**EXERCISE:**
Only the lines below starting at the one that contains "ppass[1] <= ppass[NR] + 2'd1;" and ending at the one that contains "Notes after the" are to be reproduced, exactly and with both ends kept.
━━━━━━━━━━━━━━━━━━━━
What follows belongs to an exercise in optimizing a design on an open flow for small area, a short achievable clock period and few clock cycles per item; a production flow would make more cautious choices.
The RTL was checked by simulation tests, not by an equivalence proof against the original design.

## red
==> flow/design.v <==
module gorse_round (
  input  wire [127:0] x_in,
  input  wire [31:0]  rk,
  output wire [127:0] x_out
);
  function [31:0] add32(input [31:0] a, input [31:0] b);
    reg [31:0] p, g, pp, gg;
    integer i, d;
    begin
      p = a ^ b;
      g = a & b;
      for (d = 1; d < 32; d = d * 2) begin
        pp = p;
        gg = g;
        for (i = 0; i < 32; i = i + 1)
          if ((i / d) % 2 == 1) begin
            gg[i] = g[i] | (p[i] & g[(i / d) * d - 1]);
            pp[i] = p[i] & p[(i / d) * d - 1];
          end
        p = pp;
        g = gg;
      end
      add32 = (a ^ b) ^ {g[30:0], 1'b0};
    end
  endfunction
  wire [31:0] x0 = x_in[31:0];
  wire [31:0] x1 = x_in[63:32];
  wire [31:0] x2 = x_in[95:64];
  wire [31:0] x3 = x_in[127:96];
  wire [31:0] a0 = add32(x0, rk);
  wire [31:0] a1 = x1 ^ {a0[24:0], a0[31:25]};    
  wire [31:0] a2 = add32(x2, a1);
  wire [31:0] a3 = x3 ^ {a2[18:0], a2[31:19]};    
  wire [31:0] b0 = add32(a0, a3);
  wire [31:0] b1 = a1 ^ {b0[13:0], b0[31:14]};    
  assign x_out = {b0, a3, a2, b1};
endmodule
module gorse_engine (
  input  wire         clk,
  input  wire         rst,
  input  wire         cmd_valid,
  output wire         cmd_ready,
  input  wire [1:0]   cmd_op,       
  input  wire [1:0]   cmd_slot,
  input  wire [127:0] cmd_key,      
  input  wire [31:0]  cmd_base,     
  input  wire [19:0]  cmd_pos,      
  input  wire [31:0]  cmd_index,    
  output wire         rsp_valid,
  output wire [127:0] rsp_data
);
  localparam OP_LOAD   = 2'd0;
  localparam OP_DERIVE = 2'd1;
  localparam integer NR    = 5;           
  localparam integer NPASS = 10 / NR;     
  localparam [31:0] GOLD = 32'h9E3779B9;
  localparam [31:0] D4   = GOLD * 4;
  localparam [31:0] C1   = GOLD;
  localparam [31:0] C2   = GOLD * 2;
  localparam [31:0] C3   = GOLD * 3;
  localparam [31:0] C4   = GOLD * 4;
  localparam [31:0] E0   = -(GOLD * 13);
  localparam [31:0] E1   = -(GOLD * 14);
  localparam [31:0] E2   = -(GOLD * 11);
  localparam [31:0] E3   = -(GOLD * 12);
  reg [127:0] tbl_key  [0:3];
  reg [31:0]  tbl_base [0:3];
  reg [127:0] px   [1:NR];
  reg [127:0] pk   [1:NR];
  reg         pv   [1:NR];
  reg         pwb  [1:NR];
  reg [1:0]   pslot[1:NR];
  reg [1:0]   ppass[1:NR];
  reg [127:0] ox, ok;
  reg         ov, owb;
  reg [1:0]   oslot;
  wire [31:0] bo0 = ox[31:0]   + ok[95:64]  + E0;
  wire [31:0] bo1 = ox[63:32]  + ok[127:96] + E1;
  wire [31:0] bo2 = ox[95:64]  + ok[31:0]   + E2;
  wire [31:0] bo3 = ox[127:96] + ok[63:32]  + E3;
  wire [127:0] block_out = {bo3, bo2, bo1, bo0};
  assign rsp_valid = ov;
  assign rsp_data  = block_out;
  reg [3:0] busy;
  integer j;
  always @(*) begin
    busy = 4'd0;
    for (j = 1; j <= NR; j = j + 1)
      if (pv[j] && pwb[j]) busy[pslot[j]] = 1'b1;
  end
  wire recirc   = pv[NR] & (ppass[NR] != NPASS - 1);
  wire is_load  = (cmd_op == OP_LOAD);
  assign cmd_ready = is_load | (~recirc & ~(cmd_op[1] & busy[cmd_slot]));
  wire accept   = cmd_valid & cmd_ready;
  wire enter    = accept & ~is_load;
  wire kill     = accept & is_load;
  wire fwd = ov & owb & (oslot == cmd_slot);
  wire [127:0] rd_key  = fwd ? block_out : tbl_key[cmd_slot];
  wire [31:0]  rd_base = tbl_base[cmd_slot];
  reg [127:0] x_init, k_raw;
  always @(*) begin
    if (cmd_op == OP_DERIVE) begin
      k_raw  = {32'h65446F6D, 32'h476F7273, cmd_key[63:0]};
      x_init = {64'd0, cmd_key[127:64]};
    end else begin
      k_raw  = rd_key;
      x_init = {rd_base, 32'd0, (cmd_op[0] ? cmd_index : 32'd0),
                4'h0, 6'd0, cmd_op[0], 1'b1, cmd_pos};
    end
  end
  wire [31:0] ki0 = k_raw[31:0]   + C1;
  wire [31:0] ki1 = k_raw[63:32]  + C2;
  wire [31:0] ki2 = k_raw[95:64]  + C3;
  wire [31:0] ki3 = k_raw[127:96] + C4;
  wire [127:0] k_init = {ki3, ki2, ki1, ki0};
  always @(posedge clk) begin
    if (ov && owb && !(kill && cmd_slot == oslot))
      tbl_key[oslot] <= block_out;
    if (kill)
      tbl_key[cmd_slot] <= cmd_key;
    if (accept && !cmd_op[1])
      tbl_base[cmd_slot] <= cmd_base;
  end
  wire [127:0] xn [1:NR];
  wire [127:0] kn [1:NR];
  genvar s;
  generate
    for (s = 1; s <= NR; s = s + 1) begin : g_stage
      wire [127:0] kk = pk[s];
      wire [31:0]  rk_next = kk[31:0] + D4;
      gorse_round u_round (
        .x_in  (px[s]),
        .rk    (kk[31:0]),
        .x_out (xn[s])
      );
      assign kn[s] = {rk_next, kk[127:32]};
      if (s < NR) begin : g_fwd
        always @(posedge clk) begin
          px[s+1]    <= xn[s];
          pk[s+1]    <= kn[s];
          pslot[s+1] <= pslot[s];
          ppass[s+1] <= ppass[s];
          pwb[s+1]   <= pwb[s] & ~(kill & (cmd_slot == pslot[s]));
          pv[s+1]    <= rst ? 1'b0 : pv[s];
        end
      end
    end
  endgenerate
  always @(posedge clk) begin
    if (recirc) begin
      px[1]    <= xn[NR];
      pk[1]    <= kn[NR];
      pslot[1] <= pslot[NR];
      ppass[1] <= ppass[NR] + 2'd1;
      pwb[1]   <= pwb[NR] & ~(kill & (cmd_slot == pslot[NR]));
    end else begin
      px[1]    <= x_init;
      pk[1]    <= k_init;
      pslot[1] <= cmd_slot;
      ppass[1] <= 2'd0;
      pwb[1]   <= (cmd_op == OP_DERIVE);
    end
    pv[1] <= rst ? 1'b0 : (recirc | enter);
  end
  always @(posedge clk) begin
    ox    <= xn[NR];
    ok    <= kn[NR];
    oslot <= pslot[NR];
    owb   <= pwb[NR] & ~(kill & (cmd_slot == pslot[NR]));
    ov    <= rst ? 1'b0 : (pv[NR] & (ppass[NR] == NPASS - 1));
  end
endmodule
Settings: LEC_CHECK=0, ABC_AREA=1, CAP_MARGIN=20, CORE_MARGIN=2, CORE_UTILIZATION=50, PLACE_DENSITY=0.7, SETUP_SLACK_MARGIN=5, SLEW_MARGIN=20; clock period 12.0 ns.
run.sh (not shown) runs the stock make flow with config.mk's settings and CLKGATE_MAP_FILE= SYNTH_SCRIPT=/design/flow/synth_recipe.tcl, a recipe that flattens the netlist after the stock synthesis.
red reached the end of the flow, and the finished layout is clean on the timing, DRC and antenna checks.
Testbench counts of red, summed over its fixed seeds: cycles 18,701, items 7,386.
The following lists how blue was set up differently from red:
# red
export LEC_CHECK = 0
export ABC_AREA = 1
export CAP_MARGIN = 20
export CORE_MARGIN = 2
export CORE_UTILIZATION = 50
export PLACE_DENSITY = 0.7
export SETUP_SLACK_MARGIN = 5
export SLEW_MARGIN = 20
create_clock -name core_clock -period 12.0 [get_ports {clk}]
# blue
export LEC_CHECK = 0
export ABC_AREA = 1
export CAP_MARGIN = 20
export CORE_MARGIN = 2
export CORE_UTILIZATION = 45
export CTS_CLUSTER_DIAMETER = 80
export CTS_CLUSTER_SIZE = 25
export PLACE_DENSITY = 0.65
export SETUP_SLACK_MARGIN = 5
export SLEW_MARGIN = 20
create_clock -name core_clock -period 12.0 [get_ports {clk}]
Notes after the runs:
Compared to red, blue was floorplanned on a bigger die. Placement row count, blue vs red: up by a few percent. blue against red: relative area change from synthesis to final layout moved down; shortest period the worst path allows moved up; chip width increased 5.4%; worst hold slack now sits higher; clock buffer count in the final layout shrank by 49%. Diff red and blue: setup clock skew after layout lower in blue. Re global-route usage: red and blue aren't equal, and the higher value belongs to red.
━━━━━━━━━━━━━━━━━━━━
**RESPONSE AREA:**
      ppass[1] <= ppass[NR] + 2'd1;
      pwb[1]   <= pwb[NR] & ~(kill & (cmd_slot == pslot[NR]));
    end else begin
      px[1]    <= x_init;
      pk[1]    <= k_init;
      pslot[1] <= cmd_slot;
      ppass[1] <= 2'd0;
      pwb[1]   <= (cmd_op == OP_DERIVE);
    end
    pv[1] <= rst ? 1'b0 : (recirc | enter);
  end
  always @(posedge clk) begin
    ox    <= xn[NR];
    ok    <= kn[NR];
    oslot <= pslot[NR];
    owb   <= pwb[NR] & ~(kill & (cmd_slot == pslot[NR]));
    ov    <= rst ? 1'b0 : (pv[NR] & (ppass[NR] == NPASS - 1));
  end
endmodule
Settings: LEC_CHECK=0, ABC_AREA=1, CAP_MARGIN=20, CORE_MARGIN=2, CORE_UTILIZATION=50, PLACE_DENSITY=0.7, SETUP_SLACK_MARGIN=5, SLEW_MARGIN=20; clock period 12.0 ns.
run.sh (not shown) runs the stock make flow with config.mk's settings and CLKGATE_MAP_FILE= SYNTH_SCRIPT=/design/flow/synth_recipe.tcl, a recipe that flattens the netlist after the stock synthesis.
red reached the end of the flow, and the finished layout is clean on the timing, DRC and antenna checks.
Testbench counts of red, summed over its fixed seeds: cycles 18,701, items 7,386.
The following lists how blue was set up differently from red:
# red
export LEC_CHECK = 0
export ABC_AREA = 1
export CAP_MARGIN = 20
export CORE_MARGIN = 2
export CORE_UTILIZATION = 50
export PLACE_DENSITY = 0.7
export SETUP_SLACK_MARGIN = 5
export SLEW_MARGIN = 20
create_clock -name core_clock -period 12.0 [get_ports {clk}]
# blue
export LEC_CHECK = 0
export ABC_AREA = 1
export CAP_MARGIN = 20
export CORE_MARGIN = 2
export CORE_UTILIZATION = 45
export CTS_CLUSTER_DIAMETER = 80
export CTS_CLUSTER_SIZE = 25
export PLACE_DENSITY = 0.65
export SETUP_SLACK_MARGIN = 5
export SLEW_MARGIN = 20
create_clock -name core_clock -period 12.0 [get_ports {clk}]
Notes after the runs:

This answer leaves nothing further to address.